In perhaps one of the most jaw-dropping events to kick off 2019, millions of Americans were left stunned when, on March 12, it was reported that actresses Felicity Huffman, who portrayed Lynette Scavo on “Desperate Housewives” and Lori Loughlin, known to many as Aunt Becky on the long-running ABC comedy “Full House” were just two of 50 individuals involved in a college bribery admissions scandal that is still sweeping the entire surprised country.

According to Fox News, Loughlin, who was released on a one million dollar bond, is reportedly grappling with the concept of facing prison time, while Huffman’s honorable speech on April 8 seem to display honesty and responsibility for her $15,000 payout to admissions consultant William Singer, who helped increase her daughter’s SAT score. Huffman may fare better in the long haul than Loughlin, who, ever the actress, even signed autographs for fans outside the courthouse on April 3, 2019. As of April 15, Loughlin and her husband have pled not guilty.

As reported by thecut.com, Huffman and 12 other parents pled guilty to conspiracy to commit mail and honest services fraud, their so-called admissions — pun intended — resulted in several of their original charges removed. CNN stated that 12 to 18 months is more than likely a plausible sentence.

Huffman’s lawyers are looking at having her sentences even further reduced. Loughlin and her equally-involved husband, Target designer Mossimo Giannulli, pled not guilty on April 15th, for the alleged $500,000 to get their daughters into the University of Southern California as recruits under false pretenses; one being a doctored photo of daughter Olivia on a rowing team. Fox News reported on April 3 that Loughlin and Giannulli could face up to 40 years total in prison; 20 years maximum for each of the charges.

This scandal has put a whole new spin on the higher educational system. In a survey taken from 2014-15, bigfuture.collegeboard.org reported two-thirds of full-time students were paying for college with some form of aid or grants; 57 percent of financial aid is being awarded to undergraduates in the form of grants, while 34 percent were federal loans.

Despite the odds against a collective group of student hopefuls, only a select few shall be so lucky to have their academic strives rewarded. At least, unlike the 50 persons involved in trying to buy their way, it’s too bad those that truly do strive for honesty cannot claim morale as an added entry prerequisite.

According to Mark Kantrowitz, publisher of FastWeb and FinAid, both sites which focus on helping students find scholarships and grants, statistics show fewer than 20,000 students a year receive a completely free ride to college: Out of the full-time students who enrolled in four-year colleges, only three percent were given enough grants and scholarships to pay for the full cost of college.

So why then should a man like 36-year-old Mark Riddell aspire to be the now test-taking guru that he is now known as? Simple — money talks. But does it listen? Apparently, if it does, it fell on deaf ears. For students working year-round in hope of a successful pay-off for their efforts, it looks as though payouts, or rather payoffs, are the only successful achievements being made. An underground sewer flow of deception, over-privileged and self-righteous people who have seemed to forgotten how hard success was to achieve. Then again, in any form of business, there is always, it seems, some form of a casting couch.
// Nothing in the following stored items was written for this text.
==> config.mk <==
export PLATFORM = sky130hd
export DESIGN_NAME = ordered_keyed_table_with_extremes
export DESIGN_NICKNAME = d
export VERILOG_FILES = /design/src/sv/okt_pkg.sv /design/src/sv/okt_ram.sv /design/src/sv/okt_ctrl.sv /design/src/sv/okt_dp.sv /design/src/sv/ordered_keyed_table_with_extremes.sv
export SDC_FILE = /design/constraint.sdc
export NUM_CORES = 1
export LEC_CHECK = 0
export BUFFER_PORTS_ARGS = -buffer_cell sky130_fd_sc_hd__buf_2
export CAP_MARGIN = 10
export CORE_ASPECT_RATIO = 0.7
export CORE_MARGIN = 2
export CORE_UTILIZATION = 55
export CTS_CLUSTER_DIAMETER = 200
export DETAILED_ROUTE_END_ITERATION = 10
export GPL_ROUTABILITY_DRIVEN = 1
export PLACE_DENSITY = 0.83
export SYNTH_ARGS = -nofsm -noshare
export SYNTH_HDL_FRONTEND = slang
export SYNTH_SLANG_ARGS = --single-unit
==> constraint.sdc <==
create_clock -name clk -period 4.05 [get_ports clk]
set_input_delay 0.405 -clock clk [delete_from_list [all_inputs] [get_ports clk]]
set_output_delay 0.405 -clock clk [all_outputs]
set_load 0.01 [all_outputs]
==> src/sv/okt_pkg.sv <==
// Package for the ordered keyed table: opcodes, status codes, result selects
// and the command/status bundles between the controller and the datapath.
// No dependencies.
package okt_pkg;

	// Request opcodes
	localparam logic [3:0] OP_INSERT   = 4'd0;
	localparam logic [3:0] OP_SEARCH   = 4'd1;
	localparam logic [3:0] OP_REMOVE   = 4'd2;
	localparam logic [3:0] OP_LIST_FWD = 4'd3;
	localparam logic [3:0] OP_LIST_REV = 4'd4;
	localparam logic [3:0] OP_EMPTY    = 4'd5;
	localparam logic [3:0] OP_MAX      = 4'd6;
	localparam logic [3:0] OP_MIN      = 4'd7;
	localparam logic [3:0] OP_CLEAR    = 4'd8;

	// Result status codes
	localparam logic [1:0] STAT_OK       = 2'd0;
	localparam logic [1:0] STAT_NOTFOUND = 2'd1;
	localparam logic [1:0] STAT_FULL     = 2'd2;
	localparam logic [1:0] STAT_EMPTY    = 2'd3;

	// Result payload sources
	localparam logic [2:0] RES_ZERO = 3'd0;
	localparam logic [2:0] RES_REQ  = 3'd1;
	localparam logic [2:0] RES_MISS = 3'd2;
	localparam logic [2:0] RES_BEST = 3'd3;
	localparam logic [2:0] RES_RAM  = 3'd4;

	// Entry storage word: value in the upper half, code in the lower half
	localparam int ENTRY_W = 32;

	typedef struct packed {
		logic       req_load;     // capture the request fields
		logic       write_ins;    // write the request at the tail
		logic       cnt_inc;
		logic       cnt_dec;
		logic       cnt_clr;
		logic       idx_from_pos; // restart the pointer after the removed entry
		logic       rd_run;       // stream reads while the pointer is below the count
		logic       chk_en;       // compare returning read data
		logic       shift_en;     // write returning read data one slot down
		logic       list_rd;      // single read for a list step
		logic       out_load;
		logic [2:0] res_sel;
		logic [1:0] res_status;
		logic       res_last;
	} okt_cmd_t;

	typedef struct packed {
		logic [3:0] op;
		logic       cnt_zero;
		logic       full;
		logic       run_done;  // all reads issued and returned
		logic       hit;
		logic       list_last;
		logic       out_free;
	} okt_sts_t;

endpackage

==> src/sv/okt_ram.sv <==
// Generic single-write, single-read RAM with a registered read port.
// No dependencies.
module okt_ram #(
	parameter int WIDTH = 32,
	parameter int DEPTH = 16
) (
	input  logic                                  clk,
	input  logic                                  we,
	input  logic [((DEPTH > 1) ? $clog2(DEPTH) : 1)-1:0] waddr,
	input  logic [WIDTH-1:0]                      wdata,
	input  logic                                  re,
	input  logic [((DEPTH > 1) ? $clog2(DEPTH) : 1)-1:0] raddr,
	output logic [WIDTH-1:0]                      rdata
);

	logic [WIDTH-1:0] mem_q [DEPTH];

	// Write port
	always_ff @(posedge clk) begin
		if (we) begin
			mem_q[waddr] <= wdata;
		end
	end

	// Registered read, hold when idle
	always_ff @(posedge clk) begin
		if (re) begin
			rdata <= mem_q[raddr];
		end
	end

endmodule

==> src/sv/okt_ctrl.sv <==
// Controller state machine for the ordered keyed table.
// Depends on okt_pkg; drives okt_dp through okt_cmd_t and reads okt_sts_t.
module okt_ctrl
	import okt_pkg::*;
(
	input  logic     clk,
	input  logic     arst_n,
	input  logic     in_valid,
	output logic     in_ready,
	input  okt_sts_t sts,
	output okt_cmd_t cmd
);

	localparam logic [2:0] S_IDLE     = 3'd0;
	localparam logic [2:0] S_DECODE   = 3'd1;
	localparam logic [2:0] S_SCAN     = 3'd2;
	localparam logic [2:0] S_SHIFT    = 3'd3;
	localparam logic [2:0] S_LIST_RD  = 3'd4;
	localparam logic [2:0] S_LIST_OUT = 3'd5;
	localparam logic [2:0] S_EMIT     = 3'd6;

	logic [2:0] state_q, state_d;
	logic [2:0] em_sel_q, em_sel_d;
	logic [1:0] em_stat_q, em_stat_d;
	logic       em_load;
	logic       scan_end;

	assign in_ready = (state_q == S_IDLE);
	assign scan_end = sts.run_done || sts.hit;

	// Next state and commands
	always_comb begin
		state_d   = state_q;
		cmd       = '0;
		em_load   = 1'b0;
		em_sel_d  = RES_ZERO;
		em_stat_d = STAT_OK;
		case (state_q)
			S_IDLE: begin
				if (in_valid) begin
					cmd.req_load = 1'b1;
					state_d      = S_DECODE;
				end
			end
			S_DECODE: begin
				state_d = S_EMIT;
				em_load = 1'b1;
				case (sts.op)
					OP_INSERT: begin
						em_sel_d = RES_REQ;
						if (sts.full) begin
							em_stat_d = STAT_FULL;
						end else begin
							cmd.write_ins = 1'b1;
							cmd.cnt_inc   = 1'b1;
						end
					end
					OP_SEARCH, OP_REMOVE: begin
						if (sts.cnt_zero) begin
							em_sel_d  = RES_MISS;
							em_stat_d = STAT_NOTFOUND;
						end else begin
							em_load = 1'b0;
							state_d = S_SCAN;
						end
					end
					OP_MAX, OP_MIN: begin
						if (sts.cnt_zero) begin
							em_stat_d = STAT_EMPTY;
						end else begin
							em_load = 1'b0;
							state_d = S_SCAN;
						end
					end
					OP_LIST_FWD, OP_LIST_REV: begin
						if (sts.cnt_zero) begin
							em_stat_d = STAT_EMPTY;
						end else begin
							em_load = 1'b0;
							state_d = S_LIST_RD;
						end
					end
					OP_EMPTY: begin
						em_stat_d = sts.cnt_zero ? STAT_EMPTY : STAT_OK;
					end
					OP_CLEAR: begin
						cmd.cnt_clr = 1'b1;
					end
					default: begin
						// drop unknown opcodes without a result
						em_load = 1'b0;
						state_d = S_IDLE;
					end
				endcase
			end
			S_SCAN: begin
				cmd.chk_en = 1'b1;
				cmd.rd_run = !scan_end;
				if (scan_end) begin
					if ((sts.op == OP_MAX) || (sts.op == OP_MIN)) begin
						em_load  = 1'b1;
						em_sel_d = RES_BEST;
						state_d  = S_EMIT;
					end else if (!sts.hit) begin
						em_load   = 1'b1;
						em_sel_d  = RES_MISS;
						em_stat_d = STAT_NOTFOUND;
						state_d   = S_EMIT;
					end else if (sts.op == OP_REMOVE) begin
						cmd.idx_from_pos = 1'b1;
						state_d          = S_SHIFT;
					end else begin
						em_load  = 1'b1;
						em_sel_d = RES_BEST;
						state_d  = S_EMIT;
					end
				end
			end
			S_SHIFT: begin
				cmd.shift_en = 1'b1;
				cmd.rd_run   = !sts.run_done;
				if (sts.run_done) begin
					cmd.cnt_dec = 1'b1;
					em_load     = 1'b1;
					em_sel_d    = RES_BEST;
					state_d     = S_EMIT;
				end
			end
			S_LIST_RD: begin
				cmd.list_rd = 1'b1;
				state_d     = S_LIST_OUT;
			end
			S_LIST_OUT: begin
				cmd.res_sel    = RES_RAM;
				cmd.res_status = STAT_OK;
				cmd.res_last   = sts.list_last;
				cmd.out_load   = sts.out_free;
				if (sts.out_free) begin
					state_d = sts.list_last ? S_IDLE : S_LIST_RD;
				end
			end
			S_EMIT: begin
				cmd.res_sel    = em_sel_q;
				cmd.res_status = em_stat_q;
				cmd.res_last   = 1'b1;
				cmd.out_load   = sts.out_free;
				if (sts.out_free) begin
					state_d = S_IDLE;
				end
			end
			default: begin
				state_d = S_IDLE;
			end
		endcase
	end

	// State register
	always_ff @(posedge clk or negedge arst_n) begin
		if (!arst_n) begin
			state_q <= S_IDLE;
		end else begin
			state_q <= state_d;
		end
	end

	// Hold the pending single result
	always_ff @(posedge clk) begin
		if (em_load) begin
			em_sel_q  <= em_sel_d;
			em_stat_q <= em_stat_d;
		end
	end

endmodule

==> src/sv/okt_dp.sv <==
// Datapath for the ordered keyed table: request registers, entry RAM, count,
// read pointer, compare logic and output register. Depends on okt_pkg, okt_ram.
module okt_dp
	import okt_pkg::*;
#(
	parameter int CAPACITY = 16
) (
	input  logic               clk,
	input  logic               arst_n,
	input  logic [3:0]         in_opcode,
	input  logic [15:0]        in_key,
	input  logic signed [15:0] in_val,
	input  okt_cmd_t           cmd,
	output okt_sts_t           sts,
	input  logic               out_ready,
	output logic               out_valid,
	output logic [1:0]         out_status,
	output logic [15:0]        out_key,
	output logic signed [15:0] out_val,
	output logic [4:0]         out_total,
	output logic               out_last
);

	localparam int CW = $clog2(CAPACITY + 1);
	localparam int AW = (CAPACITY > 1) ? $clog2(CAPACITY) : 1;

	logic [3:0]         op_q;
	logic [15:0]        key_q;
	logic signed [15:0] val_q;
	logic [CW-1:0]      cnt_q;
	logic [CW-1:0]      idx_q;
	logic [CW-1:0]      rev_idx;
	logic               rd_vld_s1;
	logic [AW-1:0]      rd_idx_s1;
	logic               hit_q;
	logic [AW-1:0]      pos_q;
	logic [15:0]        best_key_q;
	logic signed [15:0] best_val_q;
	logic               out_valid_q;

	logic               rd_go;
	logic               ram_re;
	logic [AW-1:0]      ram_raddr;
	logic               ram_we;
	logic [AW-1:0]      ram_waddr;
	logic [ENTRY_W-1:0] ram_wdata;
	logic [ENTRY_W-1:0] ram_rdata;
	logic [15:0]        rd_key;
	logic signed [15:0] rd_val;
	logic               is_find;
	logic               take_hit;
	logic               take_ext;
	logic               better;
	logic [15:0]        res_key;
	logic signed [15:0] res_val;

	// Capture the request
	always_ff @(posedge clk) begin
		if (cmd.req_load) begin
			op_q  <= in_opcode;
			key_q <= in_key;
			val_q <= in_val;
		end
	end

	// Read and write port steering
	assign rd_go     = cmd.rd_run && (idx_q < cnt_q);
	assign rev_idx   = cnt_q - CW'(1) - idx_q;
	assign ram_re    = rd_go || cmd.list_rd;
	assign ram_raddr = (cmd.list_rd && (op_q == OP_LIST_REV)) ? rev_idx[AW-1:0] : idx_q[AW-1:0];
	assign ram_we    = cmd.write_ins || (cmd.shift_en && rd_vld_s1);
	assign ram_waddr = cmd.write_ins ? AW'(cnt_q) : AW'(rd_idx_s1 - AW'(1));
	assign ram_wdata = cmd.write_ins ? {val_q, key_q} : ram_rdata;
	assign rd_key    = ram_rdata[15:0];
	assign rd_val    = $signed(ram_rdata[31:16]);

	okt_ram #(
		.WIDTH(ENTRY_W),
		.DEPTH(CAPACITY)
	) u_ram (
		.clk   (clk),
		.we    (ram_we),
		.waddr (ram_waddr),
		.wdata (ram_wdata),
		.re    (ram_re),
		.raddr (ram_raddr),
		.rdata (ram_rdata)
	);

	// Count and read pointer
	always_ff @(posedge clk or negedge arst_n) begin
		if (!arst_n) begin
			cnt_q     <= '0;
			idx_q     <= '0;
			rd_vld_s1 <= 1'b0;
		end else begin
			if (cmd.cnt_clr) begin
				cnt_q <= '0;
			end else if (cmd.cnt_inc) begin
				cnt_q <= cnt_q + CW'(1);
			end else if (cmd.cnt_dec) begin
				cnt_q <= cnt_q - CW'(1);
			end
			if (cmd.req_load) begin
				idx_q <= '0;
			end else if (cmd.idx_from_pos) begin
				idx_q <= CW'(pos_q) + CW'(1);
			end else if (ram_re) begin
				idx_q <= idx_q + CW'(1);
			end
			rd_vld_s1 <= rd_go;
		end
	end

	// Track the address of the data in flight
	always_ff @(posedge clk) begin
		if (rd_go) begin
			rd_idx_s1 <= idx_q[AW-1:0];
		end
	end

	// Compare returning entries
	assign is_find  = (op_q == OP_SEARCH) || (op_q == OP_REMOVE);
	assign better   = (op_q == OP_MAX) ? (rd_val > best_val_q) : (rd_val < best_val_q);
	assign take_hit = cmd.chk_en && rd_vld_s1 && is_find && !hit_q && (rd_key == key_q);
	assign take_ext = cmd.chk_en && rd_vld_s1 && !is_find && ((rd_idx_s1 == '0) || better);

	always_ff @(posedge clk or negedge arst_n) begin
		if (!arst_n) begin
			hit_q <= 1'b0;
		end else if (cmd.req_load) begin
			hit_q <= 1'b0;
		end else if (take_hit) begin
			hit_q <= 1'b1;
		end
	end

	always_ff @(posedge clk) begin
		if (take_hit || take_ext) begin
			best_key_q <= rd_key;
			best_val_q <= rd_val;
		end
		if (take_hit) begin
			pos_q <= rd_idx_s1;
		end
	end

	// Result payload select
	always_comb begin
		case (cmd.res_sel)
			RES_REQ: begin
				res_key = key_q;
				res_val = val_q;
			end
			RES_MISS: begin
				res_key = key_q;
				res_val = '0;
			end
			RES_BEST: begin
				res_key = best_key_q;
				res_val = best_val_q;
			end
			RES_RAM: begin
				res_key = rd_key;
				res_val = rd_val;
			end
			default: begin
				res_key = '0;
				res_val = '0;
			end
		endcase
	end

	// Output register
	always_ff @(posedge clk or negedge arst_n) begin
		if (!arst_n) begin
			out_valid_q <= 1'b0;
		end else if (cmd.out_load) begin
			out_valid_q <= 1'b1;
		end else if (out_ready) begin
			out_valid_q <= 1'b0;
		end
	end

	always_ff @(posedge clk) begin
		if (cmd.out_load) begin
			out_status <= cmd.res_status;
			out_key    <= res_key;
			out_val    <= res_val;
			out_total  <= 5'(cnt_q);
			out_last   <= cmd.res_last;
		end
	end

	assign out_valid = out_valid_q;

	// Status back to the controller
	assign sts.op        = op_q;
	assign sts.cnt_zero  = (cnt_q == '0);
	assign sts.full      = (cnt_q >= CW'(CAPACITY));
	assign sts.run_done  = (idx_q >= cnt_q) && !rd_vld_s1;
	assign sts.hit       = hit_q;
	assign sts.list_last = (idx_q == cnt_q);
	assign sts.out_free  = !out_valid_q || out_ready;

endmodule

==> src/sv/ordered_keyed_table_with_extremes.sv <==
// Each request is decoded first. Insert, empty, clear and misses on an empty table then load
// their result; unknown opcodes are dropped with no result. Search and max/min first scan the
// entries, remove scans and then shifts the later entries down one slot, and a list reads each
// entry and loads it as a result in turn. The entry RAM read port streams one entry a cycle in a scan or shift.
// One request is worked at a time; the next is taken the cycle after its last result is loaded.
// Reset clears the count and control state at once; entry storage is not cleared.
module ordered_keyed_table_with_extremes
	import okt_pkg::*;
#(
	parameter int CAPACITY = 16
) (
	input  logic        clk,
	input  logic        arst_n,
	input  logic        s_axis_tvalid,
	output logic        s_axis_tready,
	input  logic [31:0] s_axis_tdata,  // key_code[15:0], value_in[31:16]
	input  logic [3:0]  s_axis_tuser,  // opcode[3:0]
	output logic        m_axis_tvalid,
	input  logic        m_axis_tready,
	output logic [39:0] m_axis_tdata,  // key_out[15:0], value_out[31:16], entry_total[36:32]
	output logic [1:0]  m_axis_tuser,  // status[1:0]
	output logic        m_axis_tlast   // last_of_run
);

	okt_cmd_t           cmd;
	okt_sts_t           sts;
	logic [15:0]        key_out;
	logic signed [15:0] value_out;
	logic [4:0]         entry_total;

	okt_ctrl u_ctrl (
		.clk      (clk),
		.arst_n   (arst_n),
		.in_valid (s_axis_tvalid),
		.in_ready (s_axis_tready),
		.sts      (sts),
		.cmd      (cmd)
	);

	okt_dp #(
		.CAPACITY(CAPACITY)
	) u_dp (
		.clk        (clk),
		.arst_n     (arst_n),
		.in_opcode  (s_axis_tuser),
		.in_key     (s_axis_tdata[15:0]),
		.in_val     ($signed(s_axis_tdata[31:16])),
		.cmd        (cmd),
		.sts        (sts),
		.out_ready  (m_axis_tready),
		.out_valid  (m_axis_tvalid),
		.out_status (m_axis_tuser),
		.out_key    (key_out),
		.out_val    (value_out),
		.out_total  (entry_total),
		.out_last   (m_axis_tlast)
	);

	// Pack the result
	assign m_axis_tdata = {3'b000, entry_total, value_out, key_out};

endmodule

==> results of run 1 <==
==> cells in the final DEF (no fill, tap or decap), types with 11 or more instances in the layout <==
cell and count:
sky130_fd_sc_hd__o22ai_1 33, sky130_fd_sc_hd__a2111oi_2 32, sky130_fd_sc_hd__mux2i_1 67, sky130_fd_sc_hd__a222oi_1 32, sky130_fd_sc_hd__buf_4 42, sky130_fd_sc_hd__dlygate4sd3_1 35
sky130_fd_sc_hd__a211oi_1 97, sky130_fd_sc_hd__a21oi_1 22, sky130_fd_sc_hd__buf_2 81, sky130_fd_sc_hd__ha_1 28, sky130_fd_sc_hd__dfrtp_1 16, sky130_fd_sc_hd__clkinv_2 15
sky130_fd_sc_hd__clkbuf_16 58, sky130_fd_sc_hd__nor2_1 32, sky130_fd_sc_hd__nor3_1 11, sky130_fd_sc_hd__buf_12 24, sky130_fd_sc_hd__nand2_1 328, sky130_fd_sc_hd__and2_1 99
sky130_fd_sc_hd__xor2_1 17, sky130_fd_sc_hd__o21ai_0 26, sky130_fd_sc_hd__a32o_1 33, sky130_fd_sc_hd__nor2_4 18, sky130_fd_sc_hd__a31oi_1 68, sky130_fd_sc_hd__edfxtp_1 664
sky130_fd_sc_hd__inv_1 63, sky130_fd_sc_hd__clkinv_1 11
==> critical path, cell delays in order, from the launching register on <==
cell	delay, ps
sky130_fd_sc_hd__dfrtp_1	390
sky130_fd_sc_hd__inv_1	130
sky130_fd_sc_hd__ha_2	250
sky130_fd_sc_hd__xor2_1	210
sky130_fd_sc_hd__ha_1	310
sky130_fd_sc_hd__a21o_1	220
sky130_fd_sc_hd__nand4bb_1	260
sky130_fd_sc_hd__mux2i_4	280
sky130_fd_sc_hd__xor2_4	200
sky130_fd_sc_hd__buf_12	250
sky130_fd_sc_hd__buf_4	380
sky130_fd_sc_hd__a211oi_1	90
sky130_fd_sc_hd__a31oi_1	180
sky130_fd_sc_hd__o22ai_1	120
sky130_fd_sc_hd__a2111oi_2	320
==> Yosys cell counts (3+ instances only) <==
master                      count  area [sq um]
sky130_fd_sc_hd__edfxtp_1     664         19900
sky130_fd_sc_hd__nand2_1      328          1230
sky130_fd_sc_hd__and2_1        99           619
sky130_fd_sc_hd__a211oi_1      97           728
sky130_fd_sc_hd__a31oi_1       68           425
sky130_fd_sc_hd__mux2i_1       68           681
sky130_fd_sc_hd__inv_1         64           240
sky130_fd_sc_hd__clkbuf_1      59           221
sky130_fd_sc_hd__nor2_1        50           188
sky130_fd_sc_hd__buf_2         34           170
sky130_fd_sc_hd__a32o_1        33           330
sky130_fd_sc_hd__o22ai_1       33           206
sky130_fd_sc_hd__a2111oi_2     32           480
sky130_fd_sc_hd__a222oi_1      32           320
sky130_fd_sc_hd__ha_1          29           363
sky130_fd_sc_hd__o21ai_0       26           130
sky130_fd_sc_hd__a21oi_1       23           115
sky130_fd_sc_hd__xor2_1        18           158
sky130_fd_sc_hd__dfrtp_1       16           400
sky130_fd_sc_hd__nor3_1        13          65.1
sky130_fd_sc_hd__buf_4         11          82.6
sky130_fd_sc_hd__nand3_1       10          50.1
sky130_fd_sc_hd__xnor2_1       10          87.6
sky130_fd_sc_hd__and3_1         6          37.5
sky130_fd_sc_hd__nand4_1        6          37.5
sky130_fd_sc_hd__nand2b_1       5          31.3
sky130_fd_sc_hd__nor2b_1        5          31.3
sky130_fd_sc_hd__nor4_1         5          31.3
sky130_fd_sc_hd__a21o_1         4          30.0
sky130_fd_sc_hd__a32oi_1        4          35.0
sky130_fd_sc_hd__o31ai_1        4          30.0
sky130_fd_sc_hd__buf_1          3          11.3
sky130_fd_sc_hd__nand3b_1       3          22.5
sky130_fd_sc_hd__o21a_1         3          22.5
sky130_fd_sc_hd__o41ai_1        3          26.3
==> final cells by class <==
cell class	count	share of cell area
flip-flops and latches	680	0.636
multi-input cells	1051	0.221
repair buffers	183	0.0493
clock buffers	68	0.0465
well taps	674	0.0264
clock inverters	41	0.0140
inverters	65	0.00762
==> how the worst min path moves through the flow <==
stage / slack (ps) / endpoint / from / cells after the start
2_1_floorplan: 110 / u_ctrl.state_q[0]$_DFFE_PN0P_ / arst_n / 0
3_3_place_gp: 350 / u_dp.hit_q$_DFFE_PN0P_ / arst_n / 1
3_5_place_dp: 370 / u_dp.idx_q[0]$_DFFE_PN0P_ / arst_n / 1
4_1_cts: 10 / u_dp.val_q[3]$_DFFE_PP_ / s_axis_tdata[19] / 1
5_1_grt: 9 / u_dp.val_q[3]$_DFFE_PP_ / s_axis_tdata[19] / 1
6_report: 10 / u_dp.val_q[3]$_DFFE_PP_ / s_axis_tdata[19] / 1
==> layer usage <==
layer / track usage / routed length (um)
met3: 0.0632 / 9840
met5: 0 / 0
met2: 0.438 / 33600
met1: 0.376 / 26800
met4: 0.0965 / 2250
==> through the flow <==
stage | utilization | instances | cell area [sq um] | power, W
6_report | 0.635 | 2762 | 32000 | 0.0221
4_1_cts | 0.634 | 2761 | 32000 | 0.0219
2_1_floorplan | - | 1905 | 27900 | 0.0139
5_1_grt | 0.635 | 2762 | 32000 | 0.0229
3_3_place_gp | 0.589 | 2617 | 29700 | 0.0159
3_5_place_dp | 0.589 | 2617 | 29700 | 0.0162
==> report_power, final <==
group | leakage (nW) | total, W | switching, W | internal (W)
sequential | 6.19 | 0.0100 | 0.000622 | 0.00940
clock | 0.945 | 0.00573 | 0.00252 | 0.00321
combinational | 4.12 | 0.00640 | 0.00429 | 0.00211
==> cells by family after synthesis <==
kind of cell               share of synthesized area
DFF                                            0.729
and+or+nand+nor                               0.0908
AOI/OAI and AO/OA                              0.106
buffers and inverters                         0.0268
muxes                                         0.0253
adders and majority gates                     0.0137
xor gates and xnor gates                     0.00879
other                                       0.000134
==> repair_timing <==
item / CTS / global route
endpoints found under the hold margin: 50 / 0
resized for setup: 0 / 4
buffers inserted: 0 / 1
endpoints found under the setup margin: 0 / 14
hold buffers: 35 / 0
==> state kept, by name, indices dropped and copies added (netlist names) <==
name,cells
u_dp.out_status,2
u_dp.val_q,16
u_dp.out_valid,1
u_ctrl.em_stat_q,2
u_dp.out_last,1
u_dp.best_key_q,16
u_dp.cnt_q,5
u_dp.best_val_q,16
u_dp.hit_q,1
u_dp.idx_q,5
u_dp.out_total,5
u_dp.u_ram.rdata,32
u_dp.pos_q,4
u_dp.op_q,4
u_dp.out_key,16
u_ctrl.em_sel_q,2
u_dp.u_ram.mem_q,512
u_ctrl.state_q,3
u_dp.key_q,16
u_dp.out_val,16
u_dp.rd_vld_s1,1
u_dp.rd_idx_s1,4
Hollywood has now it seems become the new pot of gold for so many. Celebrities are idolized more than ever, even swaying votes based on their political endorsements of running candidates and laws alike. And it looks as though in our educational system, as well.

But with greed comes public scrutiny when those financially affluent persons proved their attitude of superiority is perhaps their greatest pitfall.